One of the challenges in residential areas is the availability of 24/7 accessible AEDs. Thanks to the efforts of foundations, civic organizations, and governmental bodies, AEDs are now quite common in schools, churches, sports facilities, airports, train stations, theaters, and other commercial and public spaces. Residential areas at this time, on the other hand, rarely have AEDs placed in convenient locations in outdoor cabinets. We work with homeowners’ boards, private citizens, and other associations to obtain and position AEDs in central locations for use by the volunteers who agree to participate in a RAINTM program as described in this section of our website. The AEDs will be placed in secure cabinets with coded key pads. The codes will be known to the volunteers and fire and EMS personnel. The alerts passed on by the RAINTM system will include the codes needed to access the AEDs.

Trained Volunteers

The volunteers who agree to respond in cases of a cardiac emergency agree to participate in training to learn compression only CPR, how to use an AED, comply with applicable regulations regarding the privacy of health information, and follow safe procedures when responding, e.g., not exceeding speed limits or otherwise violating traffic laws when traveling to an emergency. We recommend refresher training on a regular basis.

Program Management

Normally, there will be one or two lead “Coordinators” for the program. They will keep the resident/volunteer data base up to date, check on the readiness of the AEDs in the neighborhood, ensure regular training for new and continuing volunteers, sponsor periodic public education programs for new residents, and serve as liaison with the fire department and local EMS teams.

Regulatory Complianc

The Health Information Portability and Accountability Act (HIPAA) establishes important rules regarding medical information. In cases of emergency, fire departments and EMS teams are empowered to share information about an individual at risk of death or serious injury with private citizens who are in a position to mitigate that risk. Even so, community volunteers who come into the possession of such information, such as an individual suffering a sudden cardiac arrest, must be briefed to endure proper handling and protection of that information. Has adopted a privacy policy that complies with HIPAA and the training provided to volunteers includes a section on HIPAA and their obligations regarding health information about a victim.
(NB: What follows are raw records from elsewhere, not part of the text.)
### src/rtl/reg_dump_streamer.sv
// Streams a framed dump of the register file and/or character memory as bytes.
//
// state  | meaning
// IDLE   | waiting for start
// HDR    | sending frame header byte
// CH_ID  | sending channel ID byte
// CH_CNT | sending channel entry count
// RD     | one-cycle read enable for current index
// LATCH  | read data captured into serializer
// SEND   | serializer emitting entry bytes
// TRAIL  | sending trailer byte, done on transfer
module reg_dump_streamer
    import reg_dump_pkg::*;
#(
    parameter int  DATA_W   = 32,
    parameter int  NUM_REGS = 32,
    parameter int  NUM_CHAR = 19,
    parameter int  CHAR_W   = 8,
    localparam int RF_AW    = (NUM_REGS > 1) ? $clog2(NUM_REGS) : 1,
    localparam int CM_AW    = (NUM_CHAR > 1) ? $clog2(NUM_CHAR) : 1
) (
    input  logic              clk,
    input  logic              resetn,
    input  logic              start,
    input  logic [1:0]        chan_mask,
    input  logic              abort,
    output logic              busy,
    output logic              done,
    output logic              rf_ren,
    output logic [RF_AW-1:0]  rf_raddr,
    input  logic [DATA_W-1:0] rf_rdata,
    output logic              cm_ren,
    output logic [CM_AW-1:0]  cm_raddr,
    input  logic [CHAR_W-1:0] cm_rdata,
    output logic [7:0]        tx_data,
    output logic              tx_valid,
    input  logic              tx_ready
);

    localparam int NBYTES = DATA_W / 8;
    localparam int CNT_W  = $clog2(NBYTES + 1);

    state_t      state_q, state_d;
    logic        chan_q, chan_d;
    logic [1:0]  mask_q, mask_d;
    logic [7:0]  idx_q, idx_d;
    logic [7:0]  last_idx;

    logic              ser_load;
    logic              ser_clear;
    logic              ser_ready;
    logic [DATA_W-1:0] ser_word;
    logic [CNT_W-1:0]  ser_cnt;
    logic              ser_valid;
    logic [7:0]        ser_data;
    logic              ser_last;

    assign busy      = (state_q != IDLE);
    assign last_idx  = chan_q ? 8'(NUM_CHAR - 1) : 8'(NUM_REGS - 1);
    assign rf_raddr  = idx_q[RF_AW-1:0];
    assign cm_raddr  = idx_q[CM_AW-1:0];
    assign ser_word  = chan_q ? DATA_W'(cm_rdata) : rf_rdata;
    assign ser_cnt   = chan_q ? CNT_W'(1) : CNT_W'(NBYTES);
    assign ser_clear = abort && busy;
    assign ser_ready = (state_q == SEND) && tx_ready && !abort;

    always_ff @(posedge clk or negedge resetn) begin
        if (!resetn) begin
            state_q <= IDLE;
            chan_q  <= 1'b0;
            mask_q  <= 2'b00;
            idx_q   <= 8'd0;
        end else begin
            state_q <= state_d;
            chan_q  <= chan_d;
            mask_q  <= mask_d;
            idx_q   <= idx_d;
        end
    end

    always_comb begin
        state_d  = state_q;
        chan_d   = chan_q;
        mask_d   = mask_q;
        idx_d    = idx_q;
        tx_valid = 1'b0;
        tx_data  = 8'h00;
        rf_ren   = 1'b0;
        cm_ren   = 1'b0;
        done     = 1'b0;
        ser_load = 1'b0;

        case (state_q)
            IDLE: begin
                if (start && !abort) begin
                    state_d = HDR;
                    mask_d  = chan_mask;
                    chan_d  = 1'b0;
                    idx_d   = 8'd0;
                end
            end
            HDR: begin
                tx_valid = 1'b1;
                tx_data  = HDR_BYTE;
                if (tx_ready) begin
                    if (mask_q[0]) begin
                        chan_d  = 1'b0;
                        state_d = CH_ID;
                    end else if (mask_q[1]) begin
                        chan_d  = 1'b1;
                        state_d = CH_ID;
                    end else begin
                        state_d = TRAIL;
                    end
                end
            end
            CH_ID: begin
                tx_valid = 1'b1;
                tx_data  = chan_q ? CH_ID_CHAR : CH_ID_REG;
                if (tx_ready) state_d = CH_CNT;
            end
            CH_CNT: begin
                tx_valid = 1'b1;
                tx_data  = chan_q ? 8'(NUM_CHAR) : 8'(NUM_REGS);
                if (tx_ready) begin
                    idx_d   = 8'd0;
                    state_d = RD;
                end
            end
            RD: begin
                rf_ren  = !chan_q;
                cm_ren  = chan_q;
                state_d = LATCH;
            end
            LATCH: begin
                ser_load = 1'b1;
                state_d  = SEND;
            end
            SEND: begin
                tx_valid = ser_valid;
                tx_data  = ser_data;
                if (ser_valid && ser_last && tx_ready) begin
                    if (idx_q == last_idx) begin
                        idx_d = 8'd0;
                        if (!chan_q && mask_q[1]) begin
                            chan_d  = 1'b1;
                            state_d = CH_ID;
                        end else begin
                            state_d = TRAIL;
                        end
                    end else begin
                        idx_d   = idx_q + 8'd1;
                        state_d = RD;
                    end
                end
            end
            TRAIL: begin
                tx_valid = 1'b1;
                tx_data  = TRL_BYTE;
                if (tx_ready) begin
                    done    = 1'b1;
                    state_d = IDLE;
                end
            end
            default: state_d = IDLE;
        endcase

        // Abort suppresses the handshake this cycle so no partial byte is counted.
        if (abort && (state_q != IDLE)) begin
            state_d  = IDLE;
            idx_d    = 8'd0;
            tx_valid = 1'b0;
            done     = 1'b0;
            ser_load = 1'b0;
        end
    end

    word_byte_serializer #(
        .DATA_W (DATA_W)
    ) u_ser (
        .clk       (clk),
        .resetn    (resetn),
        .clear     (ser_clear),
        .load      (ser_load),
        .load_word (ser_word),
        .load_cnt  (ser_cnt),
        .ready     (ser_ready),
        .valid     (ser_valid),
        .data      (ser_data),
        .last      (ser_last)
    );

endmodule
HeartSafe Community Designation

Communities that adopt and implement a program like RAINTM earn the right to call themselves HeartSafe Communities and post signage such as the following in their neighborhoods.


CardioSpark has been granted the following patents for the system and method embodied in the RAINTM system: Patent No. 10,092,767 issued October 9, 2018 for SYSTEM AND METHOD FOR NETWORK-ENABLED AUTOMATIC ELECTRONIC DEFIBRILLATORS.

CardioSpark also has been granted Patent No. 10,004,912 issued: June 26, 2018 for SYSTEM AND METHOD FOR DIAGNOSING AND TREATING CARDIAC ARRHYTHMIA.